Going off legs Flashcards
UMN - features
- increased tone
- normal till disuse atrophy, some muscle weakness
- absence of fasciculations
- brisk reflexes (hyper-reflexia)
- +ve plantar/babinski = thumb upgoing
LMN - features
- hypotonia
- prominent muscle weakness and atrophy
- fasciculations
- decreased or absent reflexes (hyporeflexia)
- -ve plantar/babinski = thumb downgoing
UMN - DDx
- bilateral UMN (3 M’s) = MS, MND (no sensory loss), myelopathy (cervival myelopathy, disc prolapse, trauma, transverse myelitis, syringomyelia etc)
- unilateral UMN = stroke, MS, haemorrhage, trauma, abscess, AVM
LMN - DDx
- bilateral LMN = with abnormal sensation –> vasculitis (SLE, RA), infection (herpes zoster, HIV, syphilis), DM, charcot marie tooth, B12 deficiency (folate def anemia)
normal sensation –> GBS, CIDP, myotonic dystrophy - unilateral LMN = radiculopathy (disc herniation, spinal stenosis, cervical spondylosis), plexopathy (brachial neuritis, erb’s palsy), nerve palsy (CTS, ulnar/radial/ axillary/common peroneal nerve palsy)
- MS, MND
Gait apraxia
Apraxia = loss of ability to execute previously
learned skills and gestures. Results from loss of cortical integration pathways
Gait Apraxia = damage to frontopontocerebellar tract
- Difficulty starting movements.

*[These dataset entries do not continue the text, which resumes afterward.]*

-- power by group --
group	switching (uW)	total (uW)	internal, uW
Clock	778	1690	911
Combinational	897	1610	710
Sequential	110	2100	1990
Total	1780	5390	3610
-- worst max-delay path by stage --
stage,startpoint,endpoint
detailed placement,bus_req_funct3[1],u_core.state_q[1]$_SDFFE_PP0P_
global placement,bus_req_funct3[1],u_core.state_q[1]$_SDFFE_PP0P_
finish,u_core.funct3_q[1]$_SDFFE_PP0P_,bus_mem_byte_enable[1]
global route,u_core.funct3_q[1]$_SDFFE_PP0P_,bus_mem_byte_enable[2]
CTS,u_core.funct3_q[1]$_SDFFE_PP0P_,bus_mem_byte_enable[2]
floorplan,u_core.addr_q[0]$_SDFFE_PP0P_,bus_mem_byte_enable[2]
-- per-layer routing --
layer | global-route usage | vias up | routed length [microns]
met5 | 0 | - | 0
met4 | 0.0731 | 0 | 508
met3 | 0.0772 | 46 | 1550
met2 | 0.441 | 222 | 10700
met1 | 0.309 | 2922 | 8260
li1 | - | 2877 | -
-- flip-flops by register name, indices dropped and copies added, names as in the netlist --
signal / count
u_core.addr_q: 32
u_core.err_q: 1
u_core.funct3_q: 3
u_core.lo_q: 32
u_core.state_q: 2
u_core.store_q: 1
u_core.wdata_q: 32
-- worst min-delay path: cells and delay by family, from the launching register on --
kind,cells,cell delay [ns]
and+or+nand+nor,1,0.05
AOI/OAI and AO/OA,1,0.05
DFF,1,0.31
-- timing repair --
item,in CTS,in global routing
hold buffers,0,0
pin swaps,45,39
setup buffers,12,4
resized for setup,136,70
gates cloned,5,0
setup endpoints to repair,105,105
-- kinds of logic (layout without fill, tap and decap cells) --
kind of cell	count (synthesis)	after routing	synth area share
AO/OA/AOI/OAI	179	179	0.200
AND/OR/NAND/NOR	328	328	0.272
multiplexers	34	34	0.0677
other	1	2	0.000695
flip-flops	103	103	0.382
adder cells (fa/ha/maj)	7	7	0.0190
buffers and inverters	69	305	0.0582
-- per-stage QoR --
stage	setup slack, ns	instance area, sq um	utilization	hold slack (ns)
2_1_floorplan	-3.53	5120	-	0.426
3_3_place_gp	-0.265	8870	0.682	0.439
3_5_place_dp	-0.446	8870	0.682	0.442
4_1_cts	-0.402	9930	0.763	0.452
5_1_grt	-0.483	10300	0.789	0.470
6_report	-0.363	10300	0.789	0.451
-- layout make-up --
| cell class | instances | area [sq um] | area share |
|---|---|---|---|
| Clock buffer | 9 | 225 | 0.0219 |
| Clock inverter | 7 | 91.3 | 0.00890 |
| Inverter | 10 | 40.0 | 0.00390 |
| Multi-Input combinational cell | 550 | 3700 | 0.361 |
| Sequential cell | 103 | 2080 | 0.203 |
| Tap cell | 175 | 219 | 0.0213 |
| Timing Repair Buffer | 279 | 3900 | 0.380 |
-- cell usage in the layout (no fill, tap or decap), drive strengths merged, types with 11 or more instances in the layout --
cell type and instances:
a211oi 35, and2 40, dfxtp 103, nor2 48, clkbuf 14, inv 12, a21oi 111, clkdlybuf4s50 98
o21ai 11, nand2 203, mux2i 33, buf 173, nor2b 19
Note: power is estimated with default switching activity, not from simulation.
`config.mk`:
```
export PLATFORM = sky130hd
export DESIGN_NAME = seg7_decoder_monitor
export DESIGN_NICKNAME = d
export VERILOG_FILES = /design/src/rtl/seg7_decoder_monitor.sv
export SDC_FILE = /design/constraint.sdc
export NUM_CORES = 1
export LEC_CHECK = 0
export ABC_CLOCK_PERIOD_IN_PS = 3300
export CORE_MARGIN = 3
export CORE_UTILIZATION = 50
export DETAILED_ROUTE_END_ITERATION = 7
export PLACE_DENSITY_LB_ADDON = 0.08
export SYNTH_ARGS = -nofsm -noshare
export SYNTH_HDL_FRONTEND = slang
export SYNTH_SLANG_ARGS = --single-unit
export TNS_END_PERCENT = 10
```
`constraint.sdc`:
```
create_clock -name clk -period 3.3 [get_ports clk]
set_input_delay 0.99 -clock clk [delete_from_list [all_inputs] [get_ports clk]]
set_output_delay 0.99 -clock clk [all_outputs]
set_load 0.01 [all_outputs]
```
File: config.mk
export PLATFORM = sky130hd
export DESIGN_NAME = pcie_msi_intr_ctl
export DESIGN_NICKNAME = d
export VERILOG_FILES = /design/src/rtl/pcie_msi_intr_ctl.sv
export SDC_FILE = /design/constraint.sdc
export NUM_CORES = 1
export LEC_CHECK = 0
export ABC_AREA = 1
export CAP_MARGIN = 0
export CORE_MARGIN = 5
export CORE_UTILIZATION = 40
export CTS_CLUSTER_SIZE = 10
export DETAILED_ROUTE_END_ITERATION = 6
export GPL_TIMING_DRIVEN = 0
export HOLD_SLACK_MARGIN = 0.1
export PLACE_DENSITY_LB_ADDON = 0.05
export RECOVER_POWER = 50
export SYNTH_ARGS = -nofsm -noshare
export SYNTH_HDL_FRONTEND = slang
export SYNTH_SLANG_ARGS = --single-unit
export TNS_END_PERCENT = 50
File: constraint.sdc
create_clock -name clk -period 3.2 [get_ports clk]
set_clock_uncertainty 0.2 [all_clocks]
set_input_delay 0.48 -clock clk [delete_from_list [all_inputs] [get_ports clk]]
set_output_delay 0.48 -clock clk [all_outputs]
set_load 0.01 [all_outputs]
File: src/rtl/pcie_msi_intr_ctl.sv
// rtl/pcie_msi_intr_ctl.sv - edge-triggered irq lines to PCIe MSI req/ack (optional PCIE_MSI_IRQ_SYNC_EN input synchronizer)
module pcie_msi_intr_ctl #(
    parameter int         NUM_IRQ = 8,
    parameter logic [2:0] MSI_TC  = 3'd0
) (
    input  logic               clk,
    input  logic               reset,
    input  logic [NUM_IRQ-1:0] irq,
    output logic               app_msi_req,
    output logic [4:0]         app_msi_num,
    output logic [2:0]         app_msi_tc,
    input  logic               app_msi_ack,
    output logic               app_int_sts,
    input  logic               app_int_ack
);

    typedef enum logic {ST_IDLE, ST_WAIT} state_t;

    state_t             state_q, state_d;
    logic               req_q, req_d;
    logic [4:0]         num_q, num_d;
    logic               redo_q, redo_d;
    logic [NUM_IRQ-1:0] pending_q, pending_d;
    logic [NUM_IRQ-1:0] irq_prev_q;
    logic [NUM_IRQ-1:0] irq_s;
    logic [NUM_IRQ-1:0] rise;
    logic [NUM_IRQ-1:0] served;
    logic [4:0]         sel_idx;
    logic               unused_int_ack;

`ifdef PCIE_MSI_IRQ_SYNC_EN
    logic [NUM_IRQ-1:0] sync1_q, sync2_q;

    always_ff @(posedge clk) begin
        if (reset) begin
            sync1_q <= '0;
            sync2_q <= '0;
        end else begin
            sync1_q <= irq;
            sync2_q <= sync1_q;
        end
    end

    assign irq_s = sync2_q;
`else
    assign irq_s = irq;
`endif

    assign rise           = irq_s & ~irq_prev_q;
    assign app_msi_req    = req_q;
    assign app_msi_num    = num_q;
    assign app_msi_tc     = MSI_TC;
    assign app_int_sts    = 1'b0;
    assign unused_int_ack = app_int_ack;

    always_comb begin
        sel_idx = '0;
        for (int i = NUM_IRQ - 1; i >= 0; i--) begin
            if (pending_q[i]) sel_idx = 5'(i);
        end
    end

    always_comb begin
        served = '0;
        for (int i = 0; i < NUM_IRQ; i++) begin
            if (num_q == 5'(i)) served[i] = 1'b1;
        end
    end

    // Edges on the served line during WAIT are remembered in redo so the
    // ack-time clear does not swallow them; they yield exactly one more MSI.
    always_comb begin
        state_d   = state_q;
        req_d     = req_q;
        num_d     = num_q;
        redo_d    = redo_q;
        pending_d = pending_q | rise;
        case (state_q)
            ST_IDLE: begin
                if (|pending_q) begin
                    req_d   = 1'b1;
                    num_d   = sel_idx;
                    state_d = ST_WAIT;
                end
            end
            ST_WAIT: begin
                if (|(rise & served)) redo_d = 1'b1;
                if (app_msi_ack) begin
                    req_d     = 1'b0;
                    redo_d    = 1'b0;
                    state_d   = ST_IDLE;
                    pending_d = (pending_q & ~served) | rise | (redo_q ? served : '0);
                end
            end
            default: state_d = ST_IDLE;
        endcase
    end

    always_ff @(posedge clk) begin
        if (reset) begin
            state_q    <= ST_IDLE;
            req_q      <= 1'b0;
            num_q      <= '0;
            redo_q     <= 1'b0;
            pending_q  <= '0;
            irq_prev_q <= '0;
        end else begin
            state_q    <= state_d;
            req_q      <= req_d;
            num_q      <= num_d;
            redo_q     <= redo_d;
            pending_q  <= pending_d;
            irq_prev_q <= irq_s;
        end
    end

endmodule

==> results.md, run 1 <==
* Post-Route WL at 2.18 mm
* Maximum net fanout on the critical path at 6
* Clock-pin transition on the worst setup and hold timing paths at 0.11 ns
* DIE AREA at 3760 um^2
* RR Endpoint: redo_q
* Antenna-violating nets left at 0
* Synth cell types at 20
* Vias per inst at 4.59
* Standard cell core area at 2500 um^2
* Xor and xnor area share after synthesis at 0%
* Die outline width at a little over 60 um
* Per-cell routed wire length at 10.4 um
* Power Dens Cells at approximately 500 nW/um^2
* Number of H-tree branching levels at 1
* Global placement routability congestion at 0.861
* GRT overflow at 0
* Number of top-level pins at 22
* Run status: completed
* Ratio of cells with drive above 1 in the final layout at 11.7%
* Worst skew pair latency at 0.32 ns
* Antenna diode count at 0
* Syn Std Cell Area at 1050 um^2
* Max VDD drop at approximately 0.4 mV
* Area share of fa/ha/maj cells after synthesis at 0%
* Design Power at 0.000663 W
* Top area cells in the synthesized netlist: sky130_fd_sc_hd__dfxtp_1 42%, sky130_fd_sc_hd__nor2_1 8.9%, sky130_fd_sc_hd__nand2_1 8.6%, sky130_fd_sc_hd__inv_1 8.2%, sky130_fd_sc_hd__a21oi_1 6.7%
* Final count of hold timing violations at 0
* Leakage dissipation at about 0.61 nW
* Total vias in the final route at 960
* Post-Synthesis Mean Instance Area at roughly 6.7 um^2
* Slowest library cell on the worst path: sky130_fd_sc_hd__clkdlybuf4s50_1
* Setup TNS Final at 0 ns
* TritonCTS Sinks at 22
* Number of endpoints failing setup at the final stage at 0
* Site row count at 18
* Chip height at ~61 um
* Fmax achieved at 472 MHz
* Total of hold buffers inserted after clock tree synthesis at 0
* Global-route wire length before repair at approximately 3.5 mm
* Setup repair after global routing missed its margin: no
* CP cell instances: clkdlybuf4s50_1
* Crit Path Category: reg -> out
* Register-to-register setup slack at 1.65 ns
* Count of fill cells added during filler insertion at between 200 and 300
* Number of register bits inferred by synthesis at 22
* Worst Setup End Kind: primary output
* Synthesized-area fraction occupied by and/or/nand/nor cells at 27.3%
* Depth of the worst register-to-register path at 7
* Clock buffers created by TritonCTS at 3
* Setup fix buffers added after clock tree synthesis at 0
* Gate count after technology mapping at 157
* Number of violations of the max-capacitance limit at 0
* Startpoint kind of the worst setup timing path: flop
* Hold Crit Start: pending_q[3]
* Fraction of post-synthesis cell area in the top cell type by area at 41.9%
* Share of synthesized area occupied by flip-flops and latches at 41.9%
* DR pass1 iterations at 4
* Maximum number of pins on one net before global-route repair at 14
* DRC errors left at 0
* Number of buffer and inverter stages on the critical path at 1
* Worst EP required at 2.52 ns
* Number of global-route vias before repair at 833
* Count of warnings emitted by yosys at 0
* Post-CTS sizing at 0
* Number of antenna violations at the first check in global routing at 0
* Proportion of synthesized area in mux cells at 0%
* Family with the most delay on the worst path: buffers and inverters
* Detailed Route Iter0 Violations at 25
* Main combinational cell family by area after synthesis: simple AND/OR/NAND/NOR gates
* Arrival time reported for the critical path endpoint at between 1 and 1.5 ns
* Net count of the finished layout at 192
* Part of the cycle the worst path needs at 66.3%
* Placed wire-length estimate at 1.67 mm
* Instance count on the critical path at 1
* Bufs on Longest Clock Path at 2
* Effective utilization at floorplan at 42.1%
* Library cell occupying the most area in the post-synthesis netlist: sky130_fd_sc_hd__dfxtp_1
* Class of the most critical hold timing path: reg -> reg
* Shortest period the worst path allows at 2.12 ns
* Startpoint of the most critical register-to-register path: app_msi_num[2]
* Fraction of the mapped netlist area in compound gates at 15.3%
* Depth of the worst hold-timing path at 2
* Post-synthesis to final-layout area growth at 22.4%
* Clock tree root driver cell: sky130_fd_sc_hd__clkbuf_4
* Port Buffer Count at 13
* Worst stage delay on the critical path at 0.60 ns
* TritonCTS clock tree: yes
* GRT Overall Usage at 13.0%
* Max Slew Vio Count at 0
* Worst hold endpoint: pending_q[3]
[sequential cells by signal, summed over array words and instances (netlist names)]
signal       cells
irq_prev_q       8
pending_q        8
app_msi_num      3
app_msi_req      1
redo_q           1
state_q          1
[synthesized netlist by cell type]
library cell / n
sky130_fd_sc_hd__o21ai_1: 10
sky130_fd_sc_hd__conb_1: 1
sky130_fd_sc_hd__a211oi_1: 1
sky130_fd_sc_hd__nor2_2: 5
sky130_fd_sc_hd__o21ai_0: 1
sky130_fd_sc_hd__a31oi_1: 2
sky130_fd_sc_hd__nand3_1: 12
sky130_fd_sc_hd__inv_2: 4
sky130_fd_sc_hd__buf_1: 1
sky130_fd_sc_hd__a21oi_1: 14
sky130_fd_sc_hd__o211ai_1: 1
sky130_fd_sc_hd__dfxtp_1: 22
sky130_fd_sc_hd__inv_1: 23
sky130_fd_sc_hd__nand2_2: 2
sky130_fd_sc_hd__buf_2: 1
sky130_fd_sc_hd__nor2_1: 25
sky130_fd_sc_hd__nand2_1: 24
sky130_fd_sc_hd__a21oi_2: 1
sky130_fd_sc_hd__buf_4: 6
sky130_fd_sc_hd__clkbuf_1: 1
[power by group]
part	total [W]	internal (W)	switching (W)
Combinational	0.000133	0.0000558	0.0000771
Clock	0.000215	0.000127	0.0000884
Sequential	0.000315	0.000296	0.0000185
[logic make-up after synthesis]
logic type | count (synthesis)
simple gates | 68
flops | 22
compound gates | 30
other cells | 1
buf+inv | 36
[metrics by stage]
| stage | utilization [%] | std cells | setup slack, ns | hold slack, ns | cell area [um^2] |
|---|---|---|---|---|---|
| finish | 51.5 | 209 | 1.08 | 0.278 | 1290 |
| CTS | 51.7 | 209 | 1.07 | 0.285 | 1290 |
| floorplan | - | 162 | 1.80 | 0.243 | 1070 |
| detailed placement | 49.5 | 205 | 1.31 | 0.257 | 1240 |
| global route | 51.5 | 209 | 1.02 | 0.315 | 1290 |
| global placement | 49.5 | 205 | 1.33 | 0.251 | 1240 |
[metal layers]
metal  routed length [um]  GRT usage (%)  vias up
li1                     -              -      520
met1                 1020           16.1      416
met2                  978           21.0       22
met3                  161           5.03        2
met4                   19           3.72        0
met5                    0              0        -
[cell usage in the layout (no fill, tap or decap)]
cell	netlist	layout
sky130_fd_sc_hd__a211oi_1	1	1
sky130_fd_sc_hd__a21oi_1	14	14
sky130_fd_sc_hd__a21oi_2	1	1
sky130_fd_sc_hd__a31oi_1	2	2
sky130_fd_sc_hd__buf_4	6	6
sky130_fd_sc_hd__bufinv_16	0	1
sky130_fd_sc_hd__clkbuf_1	1	3
sky130_fd_sc_hd__clkbuf_4	0	3
sky130_fd_sc_hd__clkdlybuf4s50_1	0	13
sky130_fd_sc_hd__conb_1	1	6
sky130_fd_sc_hd__dfxtp_1	22	22
sky130_fd_sc_hd__inv_1	23	23
sky130_fd_sc_hd__inv_2	4	4
sky130_fd_sc_hd__nand2_1	24	25
sky130_fd_sc_hd__nand2_2	2	1
sky130_fd_sc_hd__nand3_1	12	12
sky130_fd_sc_hd__nor2_1	25	25
sky130_fd_sc_hd__nor2_2	5	5
sky130_fd_sc_hd__o211ai_1	1	1
sky130_fd_sc_hd__o21ai_0	1	3
sky130_fd_sc_hd__o21ai_1	10	8
[how the worst max path moves through the flow]
stage | endpoint | startpoint | slack, ns
6_report | app_msi_num[0] | app_msi_num[0] | 1.08
5_1_grt | app_msi_num[0] | app_msi_num[0] | 1.02
4_1_cts | app_msi_num[0] | app_msi_num[0] | 1.07
3_5_place_dp | pending_q[0] | app_msi_ack | 1.31
3_3_place_gp | pending_q[7] | app_msi_ack | 1.33
2_1_floorplan | irq_prev_q[0] | reset | 1.80
[final cells by class]
| class | count | area (um^2) | area share [%] |
|---|---|---|---|
| tap | 30 | 37.5 | 2.92 |
| buffer | 9 | 56.3 | 4.37 |
| sequential | 22 | 440 | 34.2 |
| inverter | 27 | 101 | 7.87 |
| clock inverter | 1 | 30.0 | 2.33 |
| clock buffer | 3 | 22.5 | 1.75 |
| timing repair buffer | 13 | 130 | 10.1 |
| multi-input combinational | 104 | 469 | 36.4 |
(Power assumes the default switching activity.)
==> run 2: changes to the inputs <==
- clock period: 3.2 -> 1.7 ns (I/O delays scaled with it)
==> run 2 against run 1 <==
Design area increased by 0.68%. Global-route usage did not move. Critical path depth unchanged. Critical path type unchanged. Largest power group unchanged.
==> results.md, run 2 (synthesized netlist as in run 1, its figures left out) <==
* Die outline width at 61.3 um (unchanged)
* Family with the most delay on the worst path: buffers and inverters (unchanged)
* Tightest hold margin at 0.109 ns (was 0.278 ns)
* Run status: completed (unchanged)
* GRT Overall Usage at 13.0% (unchanged)
* M1 GR Usage at 16.1% (unchanged)
* Met3 Track Usage GR at 5.03% (unchanged)
* Placed cell area at 1240 um^2 (unchanged)
* Post-synthesis to final-layout area growth at 23.2% (was 22.4%)
* Antenna diode count at 0 (unchanged)
* Count of fill cells added during filler insertion at 257 (was 258)
* Detailed Route Iter0 Violations at 30 (was 25)
* Last element of the critical path: app_msi_req (was app_msi_num[0])
* Power Dens Cells at 959 nW/um^2 (was 515 nW/um^2)
* Arrival time reported for the critical path endpoint at 1.19 ns (was 1.44 ns)
* TritonCTS clock tree: yes (unchanged)
* Ratio of cells with drive above 1 in the final layout at 13.4% (was 11.7%)
* Number of endpoints failing setup at the final stage at 0 (unchanged)
* Number of violations of the max-capacitance limit at 0 (unchanged)
* Total internal power at 0.000899 W (was 0.000479 W)
* Worst Setup End Kind: primary output (unchanged)
* Switching Power at 0.000344 W (was 0.000184 W)
* Switching power share of the total at 27.7% (was 27.8%)
* GR Util met2 at 21.0% (unchanged)
* Antenna-violating nets left at 0 (unchanged)
* Max Slew Vio Count at 0 (unchanged)
* Shortest period the worst path allows at 1.64 ns
* Standard cell core area at 2500 um^2 (unchanged)
* Instance count on the critical path at 1 (unchanged)
* Final count of hold timing violations at 0 (unchanged)
* Max VDD drop at 0.747 mV (was 0.397 mV)
* GRT overflow at 0 (unchanged)
* Peak-usage layer in the global routing report: met2 (unchanged)
* Register-to-register setup slack at 0.24 ns (was 1.65 ns)
* Maximum number of pins on one net before global-route repair at 14 (unchanged)
* Number of H-tree branching levels at 1 (unchanged)
* Proportion of power drawn by the clock network at 32.6% (was 32.5%)
* RR Endpoint: pending_q[0] (was redo_q)
* Class of the most critical hold timing path: in -> reg (was reg -> reg)
* Worst EP required at 1.24 ns (was 2.52 ns)
* CP cell instances: clkdlybuf4s50_1 (unchanged)
* Clock buffers created by TritonCTS at 3 (unchanged)
* Area of the multi-input gates at 469 um^2 (unchanged)
* Vias per inst at 4.63 (was 4.59)
* Worst stage delay on the critical path at 0.53 ns (was 0.60 ns)
* DR pass1 iterations at 4 (unchanged)
* Critical Path Start: app_msi_req (was app_msi_num[0])
* Global placement routability congestion at 0.861 (unchanged)
* Slowest library cell on the worst path: sky130_fd_sc_hd__clkdlybuf4s50_1 (unchanged)
* Part of the cycle the worst path needs at 96.5%
* Worst skew pair latency at 0.32 ns (about the same)
* Sequential fraction of design power at 47.7% (was 47.5%)
* Post-layout instance area at 1300 um^2 (was 1290 um^2)
* DIE AREA at 3760 um^2 (unchanged)
* Depth of the worst register-to-register path at 5 (was 7)
* Port Buffer Count at 13 (unchanged)
* Placed wire-length estimate at 1.67 mm (unchanged)
* Design Power at 0.00124 W (was 0.000663 W)
* Startpoint of the most critical register-to-register path: state_q (was app_msi_num[2])
* Combinational Power Share at 19.7% (was 20.1%)
* Total vias in the final route at 967 (was 960)
* Bufs on Longest Clock Path at 2 (unchanged)
* Fmax achieved at 609 MHz
* Total of hold buffers inserted after clock tree synthesis at 0 (unchanged)
* Number of antenna violations at the first check in global routing at 0 (unchanged)
* Post-Route WL at 2.17 mm (was 2.18 mm)
* Number of buffer and inverter stages on the critical path at 1 (unchanged)
* Maximum net fanout on the critical path at 2 (was 6)
* Number of global-route vias before repair at 833 (unchanged)
* Combined flip-flop and latch cell area at 452 um^2 (was 440 um^2)
* Per-cell routed wire length at 10.4 um (about the same)
* Clock tree root driver cell: sky130_fd_sc_hd__clkbuf_4 (unchanged)
* Chip height at 61.3 um (unchanged)
* Net count of the finished layout at 192 (unchanged)
* Commonest cells after routing, fill and taps aside: 25 x sky130_fd_sc_hd__nand2_1, 25 x sky130_fd_sc_hd__nor2_1, 24 x sky130_fd_sc_hd__inv_1, 19 x sky130_fd_sc_hd__dfxtp_1, 14 x sky130_fd_sc_hd__a21oi_1 (was 25 x sky130_fd_sc_hd__nand2_1, 25 x sky130_fd_sc_hd__nor2_1, 23 x sky130_fd_sc_hd__inv_1, 22 x sky130_fd_sc_hd__dfxtp_1, 14 x sky130_fd_sc_hd__a21oi_1)
* Number of top-level pins at 22 (unchanged)
* Setup TNS Final at 0 ns (unchanged)
* Clock-pin transition on the worst setup and hold timing paths at 0.13 ns (was 0.11 ns)
* Startpoint kind of the worst setup timing path: flop (unchanged)
* Setup repair after global routing missed its margin: no (unchanged)
* TritonCTS Sinks at 22 (unchanged)
* Leakage dissipation at 0.626 nW (was 0.607 nW)
* DRC errors left at 0 (unchanged)
* Effective utilization at floorplan at 42.1% (unchanged)
* Crit Path Category: reg -> out (unchanged)
* Global-route wire length before repair at 3.54 mm (unchanged)
* Site row count at 18 (unchanged)
==> run 2: changes by cell type in the layout (fill, tap and decap cells not counted), sizes merged <==
cell           delta
dlygate4sd2       +3
clkdlybuf4s50     -3
buf               +1
clkbuf            -1
==> run 2: routing by layer <==
metal | wire length [um] | up-vias
met1 | 976 | 420
li1 | - | 522
met5 | 0 | -
met4 | 19 | 0
met3 | 188 | 2
met2 | 982 | 23
==> run 2: per-stage QoR <==
stage	worst slack (ns)	cells	utilization (%)
final	0.0587	209	51.9
after global routing	0.0246	209	51.9
after CTS	0.0467	209	52.0
after detailed placement	0.0345	205	49.5
after global placement	0.0591	205	49.5
after floorplan	0.403	162	-
==> run 2: cell type report <==
type / instances / area share, %
Clock inverter: 1 / 2.32
Clock buffer: 3 / 1.74
Tap cell: 30 / 2.90
Sequential cell: 22 / 34.8
Inverter: 27 / 7.82
Timing Repair Buffer: 13 / 9.75
Multi-Input combinational cell: 104 / 36.2
Buffer: 9 / 4.44
==> run 2: worst min path at each step <==
stage	startpoint	endpoint	slack (ns)	cells past startpoint
CTS	reset	pending_q[4]	0.12	2
floorplan	irq[0]	irq_prev_q[0]	0.18	2
detailed placement	app_msi_req	app_msi_req	0.26	2
global route	reset	pending_q[4]	0.15	2
global placement	app_msi_req	app_msi_req	0.25	2
finish	reset	pending_q[2]	0.11	2
==> run 2: what timing repair did <==
| item | 4_1_cts | 5_1_grt |
|---|---|---|
| setup buffers | 0 | 0 |
| resized for setup | 9 | 0 |
| setup endpoints to repair | 3 | 0 |
==> run 2: power groups by stage <==
stage	Sequential (W)	Combinational [W]	Clock, W
after floorplan	0.000600	0.000170	0
final	0.000593	0.000245	0.000404
after detailed placement	0.000604	0.000251	0
after global placement	0.000600	0.000249	0
after global routing	0.000599	0.000277	0.000438
after CTS	0.000594	0.000248	0.000415
==> run 3: changes to the inputs <==
- CORE_MARGIN: 5 -> 3
==> run 3 against run 2 <==
Die area shrank 13%. Register-to-register slack barely moved. Maximum frequency rose by 0.20%. Critical path depth unchanged. Sequential cell count unchanged. Clock power down 30%. Global-route usage up 1.2 points. Power decreased by 9.8%. Core utilization increased by 2.1 points. Non-clock buffer count stayed put. Sequential power hardly changed. Combinational power barely moved.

Shuffling - slow, wide based, small hesitant steps / frequent stops.
- Intact muscle power and tone, coordination, sensation, extrapyramidal function, intellect, motivation, attention
- Poor truncal mobility
- Falls due to minor balance disturbances
- magnetic gait, inability to raise foot off of the floor
Gait apraxia - DDx
- most common = stroke Other – Normal pressure hydrocephalus (NPH) – Neurodegenerative disorders – esp. dementias – Various frontal lobe lesions
Gait ataxia
• Gait – wide based and unsteady, unable to walk heel-toe, often stagger and resemble persons who have ingested excessive alcohol
Ataxia – other features = Intention tremor, past pointing, Dysmetria, Dysdiadochokinesis, Nystagmus, Dysarthria
Ataxic gait - DDx
- degenerative
- Toxic – alcohol and drugs
- Deficiencies – thiamine, Vit E
- Vascular
- Metabolic/endocrine - thyroid
- Autoimmune eg MS, paraneoplastic
- Genetic eg Friedreich’s, spinocerebellar ataxias (SCA)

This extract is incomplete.